Sulfolobus acidocaldarius is a thermoacidophilic archaeon that belongs to the phylum Thermoproteota. S. acidocaldarius was the first Sulfolobus species to be described, in 1972 by Thomas D. Brock and collaborators. This species was found to grow optimally between 75 and 80 °C, with pH optimum in the range of 2-3.

==Isolation==
Sulfolobus acidocaldarius was first isolated from thermal soils and hot springs with low pH in the United States of America (specifically in the Yellowstone National Park), in El Salvador, Dominica and Italy. The springs where this species was isolated had a pH less than 3 and temperatures in the range of 65-90 °C.

==Morphological description==
Sulfolobus acidocaldarius is, as all Archaea, unicellular. Cells belonging to this species are spherical, albeit irregular, and usually possess lobes. The diameter of the cells fall in the range of 0.8-1 μm, with little size variation.

==Cell replication==
Sulfolobus acidocaldarius possess a mechanism of replication homologous to the eukaryotic ESCRT.

==Metabolism==
Sulfolobus acidocaldarius is a facultative autotroph. When growing autotrophically this organism oxidises sulfur to sulfate, while fixating carbon from carbon dioxide. The doubling time of cultures growing on sulfur alone falls between 36.8-55.3h.
This species can also grow on complex organic substrates. When growing on 0.1% yeast extract the growth is faster, and the doubling times are between 6.5 and 8h.

==Genome==
In 2005 the complete genome of Sulfolobus acidocaldarius strain DSM639 was published. The genome of this archaeon is composed of a single circular chromosome with 2,225,959 bp, with a G+C content of 36.7%. The authors predicted 2292 protein-coding genes. The genome of Sulfolobus acidocaldarius is very stable, with little, if any, rearrangements due to mobile elements.

The authors found the genes necessary for the synthesis of purines and pyrimidines, as well as for all amino acids except for selenocysteine. Genes for glucose metabolism suggest the existence of two alternative pathways. This Sulfolobus species grows on a limited range of carbon sources, relative to other Sulfolobus species, and this might be due to the lack of adequate transporters.

==The ups operon==
UV-irradiation increases the frequency of recombination due to genetic exchange in S. acidocaldarius. The ups operon of Sulfolobus species is highly induced by UV irradiation. The pili encoded by this operon are employed in promoting cellular aggregation, which is necessary for subsequent DNA exchange between cells, resulting in homologous recombination. A study of the Sulfolobales acidocaldarius ups operon showed that one of the genes of the operon, saci-1497, encodes an endonuclease III that nicks UV-damaged DNA; and another gene of the operon, saci-1500, encodes a RecQ-like helicase that is able to unwind homologous recombination intermediates such as Holliday junctions.

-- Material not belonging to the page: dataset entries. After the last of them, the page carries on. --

## config.mk

```make
export PLATFORM = sky130hd
export DESIGN_NAME = updown_pwm_timer
export DESIGN_NICKNAME = d
export VERILOG_FILES = /design/src/rtl/tmr_pkg.sv /design/src/rtl/tmr_shadow_reg.sv /design/src/rtl/tmr_regs.sv /design/src/rtl/tmr_counter.sv /design/src/rtl/tmr_compare.sv /design/src/rtl/updown_pwm_timer.sv
export SDC_FILE = /design/constraint.sdc
export NUM_CORES = 1
export LEC_CHECK = 0
export BUFFER_PORTS_ARGS = -buffer_cell sky130_fd_sc_hd__buf_4
export CORE_MARGIN = 3
export CORE_UTILIZATION = 35
export DETAILED_ROUTE_END_ITERATION = 16
export PLACE_DENSITY = 0.6
export SETUP_SLACK_MARGIN = 0.1
export SKIP_CTS_REPAIR_TIMING = 1
export SYNTH_ARGS = -nofsm -noshare
export SYNTH_HDL_FRONTEND = slang
export SYNTH_SLANG_ARGS = --single-unit
export TNS_END_PERCENT = 20
```

## constraint.sdc

```tcl
create_clock -name clk -period 5.7 [get_ports clk]
set_input_delay 0.57 -clock clk [delete_from_list [all_inputs] [get_ports clk]]
set_output_delay 0.57 -clock clk [all_outputs]
set_load 0.02 [all_outputs]
```

## src/rtl/tmr_pkg.sv

```systemverilog
package tmr_pkg;
  typedef enum logic [1:0] {
    ALN_EDGE  = 2'b00,
    ALN_DOWNQ = 2'b01,
    ALN_UPQ   = 2'b10,
    ALN_BOTH  = 2'b11
  } align_e;

  localparam int ADDR_W    = 3;
  localparam int CTRL_BITS = 9;

  localparam logic [ADDR_W-1:0] A_CTRL   = 3'd0;
  localparam logic [ADDR_W-1:0] A_RELOAD = 3'd1;
  localparam logic [ADDR_W-1:0] A_CMP    = 3'd2;
  localparam logic [ADDR_W-1:0] A_COUNT  = 3'd3;
  localparam logic [ADDR_W-1:0] A_FLAGS  = 3'd4;
  localparam logic [ADDR_W-1:0] A_CMD    = 3'd5;

  // Packed MSB first: lock[8:7] pol[6] rpe[5] cpe[4] align[3:2] dir_dn[1] en[0]
  typedef struct packed {
    logic [1:0] lock;
    logic       pol;
    logic       rpe;
    logic       cpe;
    align_e     align;
    logic       dir_dn;
    logic       en;
  } ctrl_t;
endpackage

```

## src/rtl/tmr_shadow_reg.sv

```systemverilog
module tmr_shadow_reg #(
  parameter int           W       = 16,
  parameter logic [W-1:0] RST_VAL = '0
) (
  input  logic         clk,
  input  logic         rst_n,
  input  logic         wr,
  input  logic [W-1:0] wdata,
  input  logic         pre_en,
  input  logic         load,
  output logic [W-1:0] shadow,
  output logic [W-1:0] active
);
  always_ff @(posedge clk or negedge rst_n) begin
    if (!rst_n) begin
      shadow <= RST_VAL;
      active <= RST_VAL;
    end else begin
      if (wr) shadow <= wdata;
      if (wr && !pre_en) active <= wdata;
      else if (load && pre_en) active <= shadow;
    end
  end
endmodule

```

## src/rtl/tmr_regs.sv

```systemverilog
module tmr_regs
  import tmr_pkg::*;
#(
  parameter int CNT_W = 16
) (
  input  logic              clk,
  input  logic              rst_n,
  input  logic              we,
  input  logic [ADDR_W-1:0] addr,
  input  logic [CNT_W-1:0]  wdata,
  input  logic              upd_evt,
  output ctrl_t             ctrl,
  output logic [CNT_W-1:0]  arr_sh,
  output logic [CNT_W-1:0]  arr_act,
  output logic [CNT_W-1:0]  cmp_sh,
  output logic [CNT_W-1:0]  cmp_act,
  output logic              cnt_clr,
  output logic [1:0]        flag_clr
);
  localparam logic [CNT_W-1:0] ARR_RST = '1;
  localparam logic [CNT_W-1:0] CMP_RST = '0;

  logic  wr_ctrl, wr_arr, wr_cmp;
  ctrl_t ctrl_req, ctrl_nx;

  assign wr_ctrl  = we && (addr == A_CTRL);
  assign wr_arr   = we && (addr == A_RELOAD);
  assign wr_cmp   = we && (addr == A_CMP);
  assign cnt_clr  = we && (addr == A_CMD) && wdata[0];
  assign flag_clr = (we && (addr == A_FLAGS)) ? wdata[1:0] : 2'b00;
  assign ctrl_req = ctrl_t'(wdata[CTRL_BITS-1:0]);

  always_comb begin
    ctrl_nx = ctrl_req;
    if (ctrl.en) ctrl_nx.align = ctrl.align;
    if (ctrl.lock == 2'd3) begin
      ctrl_nx.cpe  = ctrl.cpe;
      ctrl_nx.rpe  = ctrl.rpe;
      ctrl_nx.lock = ctrl.lock;
    end
  end

  always_ff @(posedge clk or negedge rst_n) begin
    if (!rst_n) ctrl <= '0;
    else if (wr_ctrl) ctrl <= ctrl_nx;
  end

  tmr_shadow_reg #(.W(CNT_W), .RST_VAL(ARR_RST)) i_arr (
    .clk(clk), .rst_n(rst_n), .wr(wr_arr), .wdata(wdata),
    .pre_en(ctrl.rpe), .load(upd_evt), .shadow(arr_sh), .active(arr_act)
  );

  tmr_shadow_reg #(.W(CNT_W), .RST_VAL(CMP_RST)) i_cmp (
    .clk(clk), .rst_n(rst_n), .wr(wr_cmp), .wdata(wdata),
    .pre_en(ctrl.cpe), .load(upd_evt), .shadow(cmp_sh), .active(cmp_act)
  );

  logic unused_wdata;
  assign unused_wdata = ^wdata[CNT_W-1:CTRL_BITS];
endmodule

```

## src/rtl/tmr_counter.sv

```systemverilog
module tmr_counter
  import tmr_pkg::*;
#(
  parameter int CNT_W = 16
) (
  input  logic             clk,
  input  logic             rst_n,
  input  logic             run,
  input  logic             clr,
  input  logic             dir_dn,
  input  align_e           align,
  input  logic [CNT_W-1:0] top,
  output logic [CNT_W-1:0] cnt,
  output logic             phase_dn,
  output logic             upd_evt
);
  localparam logic [CNT_W-1:0] ZERO = '0;
  localparam logic [CNT_W-1:0] ONE  = {{(CNT_W-1){1'b0}}, 1'b1};

  logic [CNT_W-1:0] cnt_nx;
  logic             dn_nx;
  logic             at_top, at_bot;

  assign at_top = (cnt >= top);
  assign at_bot = (cnt == ZERO);

  always_comb begin
    cnt_nx  = cnt;
    dn_nx   = phase_dn;
    upd_evt = 1'b0;
    if (clr) begin
      cnt_nx = ZERO;
      dn_nx  = 1'b0;
    end else if (run) begin
      if (align == ALN_EDGE) begin
        if (!dir_dn) begin
          if (at_top) begin
            cnt_nx  = ZERO;
            upd_evt = 1'b1;
          end else begin
            cnt_nx = cnt + ONE;
          end
        end else begin
          if (at_bot) begin
            cnt_nx  = top;
            upd_evt = 1'b1;
          end else begin
            cnt_nx = cnt - ONE;
          end
        end
      end else if (!phase_dn) begin
        if (at_top) begin
          upd_evt = 1'b1;
          if (top != ZERO) begin
            cnt_nx = cnt - ONE;
            dn_nx  = 1'b1;
          end
        end else begin
          cnt_nx = cnt + ONE;
        end
      end else begin
        if (at_bot) begin
          upd_evt = 1'b1;
          dn_nx   = 1'b0;
          cnt_nx  = (top == ZERO) ? ZERO : ONE;
        end else begin
          cnt_nx = cnt - ONE;
        end
      end
    end
  end

  always_ff @(posedge clk or negedge rst_n) begin
    if (!rst_n) begin
      cnt      <= ZERO;
      phase_dn <= 1'b0;
    end else begin
      cnt      <= cnt_nx;
      phase_dn <= dn_nx;
    end
  end
endmodule

```

## src/rtl/tmr_compare.sv

```systemverilog
module tmr_compare
  import tmr_pkg::*;
#(
  parameter int CNT_W = 16
) (
  input  logic             clk,
  input  logic             rst_n,
  input  logic             run,
  input  logic [CNT_W-1:0] cnt,
  input  logic [CNT_W-1:0] cmp,
  input  logic             phase_dn,
  input  align_e           align,
  input  logic             pol,
  input  logic             upd_evt,
  input  logic [1:0]       flag_clr,
  output logic             pwm_out,
  output logic             upd_flag,
  output logic             cmp_flag
);
  logic dir_ok, hit;

  always_comb begin
    unique case (align)
      ALN_DOWNQ: dir_ok = phase_dn;
      ALN_UPQ:   dir_ok = !phase_dn;
      default:   dir_ok = 1'b1;
    endcase
  end

  assign hit     = run && (cnt == cmp) && dir_ok;
  assign pwm_out = (cnt < cmp) ^ pol;

  always_ff @(posedge clk or negedge rst_n) begin
    if (!rst_n) begin
      upd_flag <= 1'b0;
      cmp_flag <= 1'b0;
    end else begin
      upd_flag <= upd_evt || (upd_flag && !flag_clr[0]);
      cmp_flag <= hit || (cmp_flag && !flag_clr[1]);
    end
  end
endmodule

```

## src/rtl/updown_pwm_timer.sv

```systemverilog
module updown_pwm_timer
  import tmr_pkg::*;
#(
  parameter int CNT_W = 16
) (
  input  logic              clk,
  input  logic              rst_n,
  input  logic              reg_we,
  input  logic [ADDR_W-1:0] reg_addr,
  input  logic [CNT_W-1:0]  reg_wdata,
  output logic [CNT_W-1:0]  reg_rdata,
  output logic              pwm_out,
  output logic              upd_flag,
  output logic              cmp_flag
);
  localparam int CTRL_PAD = CNT_W - CTRL_BITS;

  ctrl_t            ctrl;
  logic [CNT_W-1:0] arr_sh, arr_act, cmp_sh, cmp_act, cnt;
  logic             cnt_clr, upd_evt, phase_dn, run;
  logic [1:0]       flag_clr;

  assign run = ctrl.en && !cnt_clr;

  tmr_regs #(.CNT_W(CNT_W)) i_regs (
    .clk(clk), .rst_n(rst_n), .we(reg_we), .addr(reg_addr), .wdata(reg_wdata),
    .upd_evt(upd_evt), .ctrl(ctrl), .arr_sh(arr_sh), .arr_act(arr_act),
    .cmp_sh(cmp_sh), .cmp_act(cmp_act), .cnt_clr(cnt_clr), .flag_clr(flag_clr)
  );

  tmr_counter #(.CNT_W(CNT_W)) i_cnt (
    .clk(clk), .rst_n(rst_n), .run(ctrl.en), .clr(cnt_clr), .dir_dn(ctrl.dir_dn),
    .align(ctrl.align), .top(arr_act), .cnt(cnt), .phase_dn(phase_dn), .upd_evt(upd_evt)
  );

  tmr_compare #(.CNT_W(CNT_W)) i_cmp (
    .clk(clk), .rst_n(rst_n), .run(run), .cnt(cnt), .cmp(cmp_act),
    .phase_dn(phase_dn), .align(ctrl.align), .pol(ctrl.pol), .upd_evt(upd_evt),
    .flag_clr(flag_clr), .pwm_out(pwm_out), .upd_flag(upd_flag), .cmp_flag(cmp_flag)
  );

  always_comb begin
    unique case (reg_addr)
      A_CTRL:   reg_rdata = {{CTRL_PAD{1'b0}}, ctrl};
      A_RELOAD: reg_rdata = arr_sh;
      A_CMP:    reg_rdata = cmp_sh;
      A_COUNT:  reg_rdata = cnt;
      A_FLAGS:  reg_rdata = {{(CNT_W-2){1'b0}}, cmp_flag, upd_flag};
      default:  reg_rdata = '0;
    endcase
  end
endmodule

```

# After elaboration in Yosys (flattened, before gate mapping)
# Index checks and enable logic that the tools add are counted.
# word_totals
elab_cells	100
out_inout_bits	19
in_bits	22
regBits	92
# classes
addsub	2
bitwise	3
n_reduce_logical	35
mux	32
eq_ne	11
order_cmp	2
# op_table
operator	count
$mux W16	14
$pmux W16 S5	1
$logic_not A16 Y1	2
$add A16 B1 Y16 const B	1
$eq A16 B16 Y1	1
$ge A16 B16 Y1	1
$lt A16 B16 Y1	1
$reduce_bool A16 Y1	1
$sub A16 B1 Y16 const B	1
$logic_and A1 B1 Y1	15
$mux W1	15
$reduce_and A2 Y1	4
$eq A3 B2 Y1 const B	2
$eq A3 B3 Y1 const B	2
$logic_not A1 Y1	6
$reduce_bool A2 Y1	3
$ne A5 B4 Y1 const B	1
$eq A2 B2 Y1 const B	2
$eq A3 B1 Y1 const B	1
$logic_not A3 Y1	1
$eq A2 B1 Y1 const B	1
$logic_not A2 Y1	1
$logic_or A1 B1 Y1	2
$mux W2	1
other kinds (4)	5

# Longest topological paths before layout
# logic_depth
word_depth	9
mapped_depth	12
ltp_nobuf	9

# By module
# From an unflattened synthesis, not the netlist that was laid out.
# hier_totals
hier_cells	740
area_unflattened_um2	7297.0
# by_module_without_submodules
mod	area_each_um2	seq_area_each_um2	n_inst	cells_each
tmr_counter	2560.0	425.4	1	366
tmr_shadow_reg (i_regs.i_arr)	1652.8	840.8	1	104
tmr_shadow_reg (i_regs.i_cmp)	1612.8	800.8	1	104
tmr_compare	528.0	50.0	1	67
updown_pwm_timer	494.2	0.0	1	55
tmr_regs	449.2	225.2	1	44

# Worst setup path after synthesis
# OpenSTA, ideal clock, no wires.
# synth_timing
path_type	flip-flop to flip-flop
startpoint	register i_cnt.cnt[0]
endpoint	register i_cnt.cnt[5]
period_less_slack_ns	2.949
slack_ns	2.751
path_buffers	3
setup_time_ns	0.134
stages_incl_launch_ff	13
arrival_time_ns	2.815
required_ns	5.566
path_cell_list	dfrtp_1 -> clkbuf_1 -> inv_1 -> ha_1 -> nand2b_1 -> a2111o_1 -> a32oi_1 -> and2_1 -> buf_2 -> buf_2 -> mux2i_1 -> mux2i_1 -> a22oi_1
# synth_between
elab_chain_len	7
word_cells_on_any_way	16
cone_classes	2 x add/sub; 1 x order compare; 1 x eq/ne; 10 x mux; 2 x reduce/logical
# synth_lines
item	line_no	rtl
start: declaration	tmr_counter.sv:13	output logic [CNT_W-1:0] cnt,
start signal: assignment	tmr_counter.sv:78	cnt <= cnt_nx;
$sub A16 B1 Y16	tmr_counter.sv:48, tmr_counter.sv:55, tmr_counter.sv:67	
$mux W16	tmr_counter.sv:54	if (top != ZERO) begin
$mux W16	tmr_counter.sv:52	if (at_top) begin
$mux W16	tmr_counter.sv:51	end else if (!phase_dn) begin
$mux W16	tmr_counter.sv:35	if (align == ALN_EDGE) begin
$mux W16	tmr_counter.sv:34	end else if (run) begin
$mux W16	tmr_counter.sv:31	if (clr) begin
# Parallel ways exist; a longest one is shown, timed or not. The select of a mux whose other input is x is not followed.
# A chain may end at the register's enable or synchronous reset.

# Final worst setup path
# layout_timing
startpoint	register i_cnt.cnt[9]
endpoint	register i_regs.i_cmp.active[0]
# layout_between
elab_chain_len	8
word_cells_on_any_way	11
cone_classes	1 x order compare; 7 x mux; 3 x reduce/logical
# layout_lines
item	line_no	rtl
$ge A16 B16 Y1 or $logic_not A16 Y1 (tied branches)	tmr_counter.sv:24, tmr_counter.sv:25	
$mux W1 (on tied branches)	n/a	
$mux W1 (on tied branches)	tmr_counter.sv:51, tmr_counter.sv:36	
$mux W1 *	tmr_counter.sv:35	
$mux W1 *	tmr_counter.sv:34	
$mux W1 *	tmr_counter.sv:31	
$logic_and A1 B1 Y1 *	tmr_shadow_reg.sv:21	else if (load && pre_en) active <= shadow;
$reduce_bool A2 Y1 (no line) *	n/a	
end signal: assignment	tmr_shadow_reg.sv:20	if (wr && !pre_en) active <= wdata;
end signal: assignment	tmr_shadow_reg.sv:21	
end: declaration	tmr_shadow_reg.sv:12	output logic [W-1:0] active
# Every way passes the cells marked *; elsewhere a longest branch is shown, timed or not.

==> reports/qor.csv <==
stage,metric,value,unit
routing,dr_total_vias,5871,
floorplan,core,0.0184,mm²
yosys,synth_edf_count,0,
finish,final-seq-area,0.00234,mm²
setup_path,crit_chain,ha_1 > a21oi_1 > o21ai_0 > a221oi_1 > and2_1 > a2111oi_4 > or2_1 > o221a_2,
global_route,grt_max_degree,78,
yosys,syn_nets,811,
cts,root_buffer,clkbuf_16,
sta,tns,0,ns
sta,slew_headroom,0.322,
sta,final_max_slew_viol_count,0,
floorplan,ios,41,
routing,drtAntennaViolNets,0,
yosys,async_flop_share,1.00,
global_route,grt-ovfl-total,0,
yosys,synth_top_area_cell,dfrtp_1,
yosys,syn_area,0.00671,mm²
sta,min_period,3.92,ns
global_route,grt_first_pass_wirelength,32400,µm
setup_path,endpoint_kind,flop,
setup_path,slowest_delay,0.78,ns
finish,layout-drive-gt1-share,0.193,
setup_path,required,5.95,ns
setup_path,start_kind,flop,
finish,n_antenna_cell,0,
finish,multi_input_area,0.00393,mm²
power_and_ir_drop,p_leak,0.00311,µW
sta,worstMarginPinSlew,1.02,ns
yosys,ys_seq_elements,92,
cts,clk_latency,0.36,ns
yosys,synth_cells,751,
placement,dp_slack,1.85,ns
power_and_ir_drop,power_density,518,mW/mm²
sta,finalCritPeriodShare,0.687,
global_route,antenna_found_initial,0,
cts,clkSinkCount,92,
finish,layout.cells.non_filler,989,
global_route,grt_use_total,0.200,
setup_path,path_class,reg2reg,
yosys,ys_top_cells_by_area,"dfrtp_1, dfstp_2, ha_1",
yosys,yosysWarningCount,0,
cts,numCtsBuffers,9,
power_and_ir_drop,vdd_drop_max,0.237,mV
floorplan,die-area,0.0209,mm²
global_route,grt_pass1_vias,5560,
floorplan,start_util,0.365,
cts,cts_buffer_depth,2,
placement,hpwl,14200,µm
cts,clkSlewWorstSetupHoldPaths,0.08,ns
placement,place.gp.congestion,0.863,
routing,drtIter0Drc,483,
setup_path,cp_max_fo,15,
routing,wl_per_cell,20.7,µm
run_status,outcome,completed,
flow_run,cap_viol_max_count,0,
placement,io_buffers,40,
finish,fill_cells,1847,
sta,hold_viol,0,
finish,syn_to_final_growth,10.6,%
sta,rsz0062_at_grt,no,
setup_path,arrival,4.17,ns
cts,cts_tree,yes,
sta,max_clock_freq,255,MHz
routing,drtPass1Iterations,8,
yosys,yosys-top-cells-count,"nand2_1, dfrtp_1, nor2_1, inv_1, clkbuf_1",
sta,worst_slack,1.78,ns
power_and_ir_drop,p_total,3840,µW
yosys,synth-seq-area-share,0.349,
yosys,yosysMostFrequentCell,nand2_1,
yosys,synth_cell_types,69,
cts,htree_levels,3,
worst_hold_path,hold_path.class,in2async,
yosys,yosys.area.top_type_share,0.224,
placement,placedCellCount,973,
floorplan,dieHeight,144,µm
setup_path,crit_slowest_cell,and2_1,
yosys,ys.flop_type,dfrtp_1,
sta,final-setup-viol-count,0,
sta,skew,0.0113,ns
routing,wirelength,20400,µm
floorplan,die_w,144,µm
floorplan,fp-row-count,49,
routing,via_per_inst,5.94,
routing,drc,0,
finish,nets,815,
yosys,synth.avg_cell_area,8.93,µm²
==> cell type report <==
type | count | area share
multi-input cells | 555 | 0.530
clock inverters | 6 | 0.00809
repair buffers | 52 | 0.0526
flip-flops and latches | 92 | 0.316
well taps | 229 | 0.0386
inverters | 45 | 0.0228
clock buffers | 10 | 0.0322
==> per-stage QoR <==
step	hold WS, ns	area (µm²)	utilization
finish	0.0635	7420	0.403
global route	0.0782	7420	0.403
CTS	0.0706	7420	0.403
detailed placement	0.457	7120	0.387
global placement	0.455	7120	0.387
floorplan	0.274	6710	-
==> cells by family (layout without fill, tap and decap cells) <==
logic type                 after synthesis  count (layout)  synth area share
adders and majority gates               38              38            0.0709
buffers and inverters                  104             113            0.0651
and+or+nand+nor                        258             258             0.185
muxes                                   45              45            0.0856
xor gates and xnor gates                28              28            0.0377
AOI/OAI and AO/OA                      186             186             0.207
DFF                                     92              92             0.349
==> layout by cell type (no fill, tap or decap), types with 5 or more instances in the layout <==
master     netlist  routed
o21ai_0         34      34
nor4_1          12      12
nor2_1          52      52
mux2i_1         12      12
a211oi_1         7       7
clkbuf_16        0       9
o21ai_1          8       8
a22oi_1         13      13
nand2_1         99      99
xnor2_1         22      22
mux2_2          25      25
mux4_2           7       7
o22ai_1          5       5
nand3_1         10      10
xor2_1           5       5
a32o_1          11      11
nor2b_1         14      14
o211ai_1        17      17
and3_1           5       5
a221o_1         17      17
or3_1            5       5
o311ai_0         6       6
dfstp_2         32      32
buf_4            1      52
nor3_1          24      23
inv_1           45      45
a221oi_1         5       5
a21oi_1         27      27
ha_1            38      38
dfrtp_1         60      60
nand4_1         14      14
==> worst max-delay path: cells and delay by family, from the launching register on <==
family	cells	cell delay [ns]
adders and majority gates	1	0.34
and+or+nand+nor	2	1.24
AOI/OAI and AO/OA	5	1.61
DFF	1	0.62
==> layer usage <==
layer | up-vias | GRT usage | share of wire
li1 | 2755 | - | -
met5 | - | 0 | 0
met4 | 0 | 0.0565 | 0.013
met1 | 2911 | 0.291 | 0.46
met3 | 19 | 0.0215 | 0.055
met2 | 186 | 0.316 | 0.47
==> sequential cells by signal, summed over array words and instances (netlist names) <==
| register | cells |
|---|---|
| i_cmp.upd_flag | 1 |
| i_cmp.cmp_flag | 1 |
| i_regs.i_arr.active | 16 |
| i_regs.i_cmp.active | 16 |
| i_regs.i_arr.shadow | 16 |
| i_regs.i_cmp.shadow | 16 |
| i_cnt.phase_dn | 1 |
| i_regs.ctrl | 9 |
| i_cnt.cnt | 16 |
==> where the power goes <==
group | total (µW) | switching (µW) | leakage, µW | internal (µW)
Clock | 633 | 311 | 0.000149 | 322
Combinational | 1960 | 1140 | 0.00189 | 817
Sequential | 1250 | 319 | 0.00107 | 936
==> worst paths after layout <==
kind | from | endpoint | slack (ns) | depth (start not counted)
min in group clk | reg_wdata[14] | i_regs.i_cmp.shadow[14] | 0.44 | 3
setup reg to reg | i_cnt.cnt[9] | i_regs.i_cmp.active[0] | 1.78 | 8
max in group asynchronous | rst_n | i_regs.i_cmp.active[2] | 4.36 | 2
hold / removal | rst_n | i_cnt.cnt[12] | 0.06 | 1
hold reg to reg | i_regs.i_cmp.shadow[5] | i_regs.i_cmp.shadow[5] | 0.51 | 2
setup / recovery | i_cnt.cnt[9] | i_regs.i_cmp.active[0] | 1.78 | 8
(Power assumes the default switching activity.)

It was proposed that Saci-1497 and Saci-1500 function in an homologous recombination-based DNA repair mechanism that uses transferred DNA as a template. Thus it is thought that the ups system in combination with homologous recombination provide a DNA damage response which rescues Sulfolobales from DNA damaging threats.

==Significance==
The thermostable restriction enzyme SuaI is obtained from this organism.